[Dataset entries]
-*-*-
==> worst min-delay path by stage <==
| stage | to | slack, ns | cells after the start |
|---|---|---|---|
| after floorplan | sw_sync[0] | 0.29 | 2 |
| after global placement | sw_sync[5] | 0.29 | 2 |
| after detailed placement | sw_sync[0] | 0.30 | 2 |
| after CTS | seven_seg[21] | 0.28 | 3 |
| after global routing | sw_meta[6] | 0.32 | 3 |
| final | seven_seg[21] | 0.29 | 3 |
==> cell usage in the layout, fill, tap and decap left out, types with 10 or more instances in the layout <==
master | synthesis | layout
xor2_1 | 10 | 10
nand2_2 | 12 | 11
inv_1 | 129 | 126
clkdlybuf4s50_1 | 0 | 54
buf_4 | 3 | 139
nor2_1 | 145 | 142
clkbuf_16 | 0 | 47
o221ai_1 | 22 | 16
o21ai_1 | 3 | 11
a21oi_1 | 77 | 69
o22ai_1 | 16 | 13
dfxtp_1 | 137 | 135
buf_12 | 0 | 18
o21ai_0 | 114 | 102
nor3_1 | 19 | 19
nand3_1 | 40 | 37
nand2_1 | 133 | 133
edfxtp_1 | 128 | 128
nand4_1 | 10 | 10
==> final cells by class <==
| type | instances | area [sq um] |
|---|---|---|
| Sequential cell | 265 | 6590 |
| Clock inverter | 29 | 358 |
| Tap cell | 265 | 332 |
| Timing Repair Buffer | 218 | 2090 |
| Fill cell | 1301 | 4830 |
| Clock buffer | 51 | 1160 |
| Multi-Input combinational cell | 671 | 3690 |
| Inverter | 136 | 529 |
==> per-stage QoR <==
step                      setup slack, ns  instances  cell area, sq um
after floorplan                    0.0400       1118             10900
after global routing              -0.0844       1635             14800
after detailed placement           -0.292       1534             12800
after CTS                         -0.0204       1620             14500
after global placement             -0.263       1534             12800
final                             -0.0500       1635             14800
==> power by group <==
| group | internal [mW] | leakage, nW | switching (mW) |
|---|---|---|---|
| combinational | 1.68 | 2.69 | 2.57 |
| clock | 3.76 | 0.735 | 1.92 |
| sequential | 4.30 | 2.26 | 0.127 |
**config.mk**
```make
export PLATFORM = sky130hd
export DESIGN_NAME = fifo_sync
export DESIGN_NICKNAME = d
export VERILOG_FILES = /design/src/rtl/fifo_sync.sv
export SDC_FILE = /design/constraint.sdc
export NUM_CORES = 1
export LEC_CHECK = 0
export CORE_AREA = 3 3 69 71
export DETAILED_ROUTE_END_ITERATION = 8
export DIE_AREA = 0 0 72 74
export SLEW_MARGIN = 40
export SYNTH_ARGS = -nofsm -noshare
export SYNTH_HDL_FRONTEND = slang
export SYNTH_SLANG_ARGS = --single-unit
```
**constraint.sdc**
```tcl
create_clock -name clk -period 2.01 [get_ports clk]
set_input_delay 0.603 -clock clk [delete_from_list [all_inputs] [get_ports clk]]
set_output_delay 0.603 -clock clk [all_outputs]
set_load 0.01 [all_outputs]
```
**src/rtl/fifo_sync.sv**
```systemverilog
// Synchronous first-word-fall-through FIFO with valid/ready handshakes on both sides.
// Storage is an unreset register array; only the pointers and the occupancy count carry reset state.
module fifo_sync #(
    parameter int WIDTH = 8,
    parameter int DEPTH = 4
) (
    input  logic                       clk,
    input  logic                       reset,
    input  logic                       flush,
    input  logic                       wr_valid,
    output logic                       wr_ready,
    input  logic [WIDTH-1:0]           wr_data,
    output logic                       rd_valid,
    input  logic                       rd_ready,
    output logic [WIDTH-1:0]           rd_data,
    output logic [$clog2(DEPTH):0]     count
);

    localparam int AW = (DEPTH > 1) ? $clog2(DEPTH) : 1;
    localparam int CW = AW + 1;

    // Pointer arithmetic relies on natural wrap of an AW-bit counter.
    generate
        if ((DEPTH < 2) || ((DEPTH & (DEPTH - 1)) != 0)) begin : g_bad_depth
            $error("fifo_sync: DEPTH must be a power of two and at least 2");
        end
    endgenerate

    logic [WIDTH-1:0] mem_q [DEPTH];
    logic [AW-1:0]    wr_ptr_q, wr_ptr_d;
    logic [AW-1:0]    rd_ptr_q, rd_ptr_d;
    logic [CW-1:0]    count_q, count_d;
    logic             push_s;
    logic             pop_s;

    // Handshake outputs are decoded from the count register only, so there is no ready/valid loop.
    assign wr_ready = (count_q < CW'(DEPTH));
    assign rd_valid = (count_q != {CW{1'b0}});
    assign rd_data  = mem_q[rd_ptr_q];
    assign count    = count_q;

    assign push_s = wr_valid && wr_ready && !flush;
    assign pop_s  = rd_valid && rd_ready && !flush;

    // Next-state computation for pointers and occupancy.
    always_comb begin
        wr_ptr_d = wr_ptr_q;
        rd_ptr_d = rd_ptr_q;
        count_d  = count_q;
        if (flush) begin
            wr_ptr_d = {AW{1'b0}};
            rd_ptr_d = {AW{1'b0}};
            count_d  = {CW{1'b0}};
        end else begin
            if (push_s) begin
                wr_ptr_d = wr_ptr_q + AW'(1);
            end else begin
                wr_ptr_d = wr_ptr_q;
            end
            if (pop_s) begin
                rd_ptr_d = rd_ptr_q + AW'(1);
            end else begin
                rd_ptr_d = rd_ptr_q;
            end
            case ({push_s, pop_s})
                2'b10:   count_d = count_q + CW'(1);
                2'b01:   count_d = count_q - CW'(1);
                default: count_d = count_q;
            endcase
        end
    end

    // State registers; reset outranks flush and any transfer.
    always_ff @(posedge clk) begin
        if (reset) begin
            wr_ptr_q <= {AW{1'b0}};
            rd_ptr_q <= {AW{1'b0}};
            count_q  <= {CW{1'b0}};
        end else begin
            wr_ptr_q <= wr_ptr_d;
            rd_ptr_q <= rd_ptr_d;
            count_q  <= count_d;
        end
    end

    // Storage write; contents are deliberately never cleared.
    always_ff @(posedge clk) begin
        if (push_s && !reset) begin
            mem_q[wr_ptr_q] <= wr_data;
        end
    end

endmodule
```
### Word level (Yosys, flattened, before mapping)

Memories as Yosys holds them, arrays and structs flattened. A register that Yosys moved wholly into a read port is not among the register bits.
Cells that the tools add are included.

* flip-flop bits (word level): 7
* bits in latches: 0
* memory bits (writable): 32
* ROM bits: 0
* bits of input ports: 13
* output and inout port bits: 13
* memories kept: 1

Memory list
* mem_q: depth 4, width 8, rd ports 1, clocked after memory_dff 1, wr ports 1, RTL line 29 `logic [WIDTH-1:0] mem_q [DEPTH];`

* add/subtract/negate cells: 4
* multipliers: 0
* div/mod/pow operators: 0
* $lt $le $gt $ge: 1
* eq/ne operators: 2
* shifts and indexed selects: 0
* mux-type cells: 5
* bitwise gates (word level): 0
* reductions and logical operators: 10

Operators by type and width (count)
* 3-bit case mux with 2 select lines: 1
* 1-bit logical AND: 5
* 2-bit by 1-bit adder with 2-bit output (second input constant): 2
* 2-bit two-way mux: 2
* 3-bit by 1-bit adder with 3-bit output (second input constant): 1
* 3-bit < comparator (second input constant): 1
* 3-bit nonzero test: 1
* 3-bit by 1-bit subtractor with 3-bit output (second input constant): 1
* 2-bit by 1-bit == test with 1-bit output (second input constant): 1
* 2-bit == test (second input constant): 1
* 1-bit zero test: 2
* 1-bit two-way mux: 2
* 2-bit nonzero test: 1
* 2-bit OR reduction: 1

### Depth between registers and ports, before layout

* depth after elaboration: 6
* mapped depth: 9

### Worst setup path before layout

No wires, ideal clock.

* path kind: in2reg
* from: input port wr_valid
* to: register count_q[2] (netlist: count[2])
* setup time: 70 ps
* arrival: 2082 ps
* slack: -141 ps
* cell stages on the path: 9
* path buffers: 1
* path through: nor2b_1 -> buf_2 -> nand2b_1 -> ha_1 -> inv_1 -> fa_1 -> xor2_1 -> or3_1 -> a21oi_1

* word-level cells in the longest chain between the ends: 4
* elaborated cells between the ends (all ways): 6

Ends and longest elaborated chain
* from (decl): RTL line 10 `input logic wr_valid,`
* 1-bit logical AND * (2 in a row): RTL line 42 `assign push_s = wr_valid && wr_ready && !flush;`
* 2-bit by 1-bit == test with 1-bit output or 2-bit == test (tied branches): RTL line 65 `case ({push_s, pop_s})`
* 3-bit case mux with 2 select lines or 2-bit nonzero test (tied branches)
* to (signal assigned): RTL line 78 `count_q <= {CW{1'b0}};`
* to (signal assigned): RTL line 82 `count_q <= count_d;`
* to (decl): RTL line 32 `logic [CW-1:0] count_q, count_d;`

Mark *: on every way between the ends. The rest lies on a longest branch, timed or not.
A chain may end at the register's enable or synchronous reset.

==> out/results.txt <==
The run finished, with violations left. The checks that failed: setup timing. The total negative slack is -0.0266 ns, and the width of the chip is 72 um. At the pin with the least slew margin, the transition time is 0.250 ns.

The net count after synthesis is 114, and the clock slew seen by the registers of the worst setup and hold paths is 0.07 ns. For the final database, setup skew stands at 0.00494 ns. Counting along the longest clock path gives a buffer depth of 2. The average footprint of a synthesized cell came out at 17.4 um^2.

The flop and latch count out of synthesis came out at 41. The final route contains 904 vias. Pin placement for this block handled 26 I/O pins.

The leakage power figure is 0.804 nW. 0 antenna diodes ended up in the layout. The number of failing setup endpoints in the final timing report was 3; the number of enable flip-flop cells after synthesis was 32. Summing every instance area after synthesis gives 1650 um^2. The via density per instance was 4.73. Data on the critical path is required at its endpoint by 1.41 ns. Kind of critical path: reg -> out. Total power: 1.66 mW.

TritonCTS built the clock tree. The worst setup path is launched from a register. STA classifies the critical path endpoint as a primary output. Of the cells placed in the final design, the portion with a size suffix greater than 1 is 38.8%.

The net count of the finished layout is 157. The initial antenna violation count was 0. In this run the remaining antenna-violating nets after routing total 0. After detailed placement, the total cell area comes to 2090 um^2. The clock sink count came out at 41.

Clock tree synthesis selected as its root buffer the cell sky130_fd_sc_hd__clkbuf_8. The die covers 5330 um^2. In this run the worst hold path is classified as reg -> reg.

The count of warnings emitted by yosys is 0. The largest net degree at the start of global routing is 14, and the fraction of synthesis flops using an asynchronous set or reset pin is 0%. For the remaining max-slew budget at the tightest pin, the log shows 83.3%. After routing the design area is 2210 um^2.

Across the run, the number of max-cap violations was 0. The tools report the remaining design rule violation count as 0. The tools report the worst voltage drop across the vdd grid as 0.434 mV. The final count of pins violating max slew is 0. For this run, the register share of the synthesized area comes to 69.1%. Setup slack on the worst reg-to-reg path comes out at 0.09 ns. Summed over all layers, the global routing overflow is 0. In the synthesized netlist, the number of instances is 95. The shortest clock period the worst path allows after layout came out at 2.02 ns. The number of clock buffers inserted by TritonCTS is 5, and the starting density of the core is 38.5%.

The first-iteration detailed-routing DRC count was 38; the instance count after placement with tap cells included was 181. Of all nets on the critical path, the largest fanout is 8. The run gives 191 as the post-route non-filler standard cell count. The routed wirelength normalized by instance count was 14.7 um. After legalization and detailed placement, the total HPWL measured 2000 um. In this run the tool buffered the top-level ports with 25 buffer cells. The number of hold violations in the final report was 0; the via count of the first global-routing pass was 936. The global placer's final weighted congestion came out at 0.774.

The global-route wire length before repair was 4500 um. At the later pin of the worst-skew pair, clock insertion delay measures 0.29 ns. Dividing the final minimum period by the clock period gives 101%.

The area growth from synthesis to layout is 33.9%. For this run, the top clock speed supported by timing is 494 MHz. Setup repair after global routing could not meet its margin everywhere. For the unique cell type count in the Yosys netlist, the log shows 23.

The floorplan step defined a core boundary enclosing 4290 um^2. The run gives 2 as the number of search-and-repair iterations in the first detailed-routing pass. STA puts the critical path data arrival time at 1.42 ns. The run gives 2800 um as the total wire length after detailed routing.

The number of levels the H-tree was split into came out at 2. The worst path setup slack after routing was -0.0131 ns; the total power per unit cell area was 751 nW/um^2. Row count: 24. Across every metal layer, demand over resource in global routing totals 11.7%. In the synthesized netlist the dominant register cell turns out to be sky130_fd_sc_hd__edfxtp_1. From bottom edge to top edge, the die measures 74 um.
-*-*-
▸ What to work on
Take the entries above and return only the lines from the one with "671 | 3690 |" to the one with "0.735 | 1.92 |", both included, unchanged.

▸ Task answer
| Multi-Input combinational cell | 671 | 3690 |
| Inverter | 136 | 529 |
==> per-stage QoR <==
step                      setup slack, ns  instances  cell area, sq um
after floorplan                    0.0400       1118             10900
after global routing              -0.0844       1635             14800
after detailed placement           -0.292       1534             12800
after CTS                         -0.0204       1620             14500
after global placement             -0.263       1534             12800
final                             -0.0500       1635             14800
==> power by group <==
| group | internal [mW] | leakage, nW | switching (mW) |
|---|---|---|---|
| combinational | 1.68 | 2.69 | 2.57 |
| clock | 3.76 | 0.735 | 1.92 |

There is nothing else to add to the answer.